| Recorded information |
==> src/hdl/arsf_pkg.sv <==
package arsf_pkg;
   // ------------------------------------------------------------
   // Register map
   // ------------------------------------------------------------
   localparam logic [6:0] ARSF_FIRST_AXIS_LOW_BYTE = 7'h28;
   localparam logic [6:0] ARSF_THIRD_AXIS_HIGH_BYTE = 7'h2D;
   localparam logic [6:0] ARSF_BUF_CTRL_ADDR = 7'h2E;
   localparam logic [6:0] ARSF_BUF_SRC_ADDR = 7'h2F;
   localparam logic [6:0] ARSF_INT_ROUTE_ADDR = 7'h22;
   // Sub-address layout
   localparam int ARSF_SUB_AUTO_INC_BIT = 7;
   // Buffer control fields
   localparam int ARSF_MODE_LSB = 5;
   localparam int ARSF_WTM_LSB = 0;
   // Interrupt routing fields
   localparam int ARSF_IR_EMPTY_BIT = 0;
   localparam int ARSF_IR_FULL_BIT = 1;
   localparam int ARSF_IR_WTM_BIT = 2;
   // Buffer source fields
   localparam int ARSF_SRC_WTM_BIT = 7;
   localparam int ARSF_SRC_FULL_BIT = 6;
   localparam int ARSF_SRC_EMPTY_BIT = 5;
   // Reset values
   localparam logic [7:0] ARSF_BUF_CTRL_RST = 8'h00;
   localparam logic [7:0] ARSF_INT_ROUTE_RST = 8'h00;
   // Geometry
   localparam int ARSF_DEPTH = 32;
   localparam int ARSF_WIDTH = 48;
   localparam int ARSF_PTR_W = 5;
   localparam int ARSF_CNT_W = 6;
   localparam logic [5:0] ARSF_FULL_COUNT = 6'h20;
   // Buffer modes
   typedef enum logic [2:0]
   {
      ARSF_MODE_BYPASS = 3'b000,
      ARSF_MODE_FIFO = 3'b001,
      ARSF_MODE_STREAM = 3'b010,
      ARSF_MODE_STREAM_TO_FIFO = 3'b011,
      ARSF_MODE_BYPASS_TO_STREAM = 3'b100
   } arsf_mode_t;
endpackage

| Task item |
Only the lines from the opening of the material through the line with "localparam logic [6:0] ARSF_BUF_SRC_ADDR" should be echoed, exactly as written.

| Solution to this task |
==> src/hdl/arsf_pkg.sv <==
package arsf_pkg;
   // ------------------------------------------------------------
   // Register map
   // ------------------------------------------------------------
   localparam logic [6:0] ARSF_FIRST_AXIS_LOW_BYTE = 7'h28;
   localparam logic [6:0] ARSF_THIRD_AXIS_HIGH_BYTE = 7'h2D;
   localparam logic [6:0] ARSF_BUF_CTRL_ADDR = 7'h2E;
   localparam logic [6:0] ARSF_BUF_SRC_ADDR = 7'h2F;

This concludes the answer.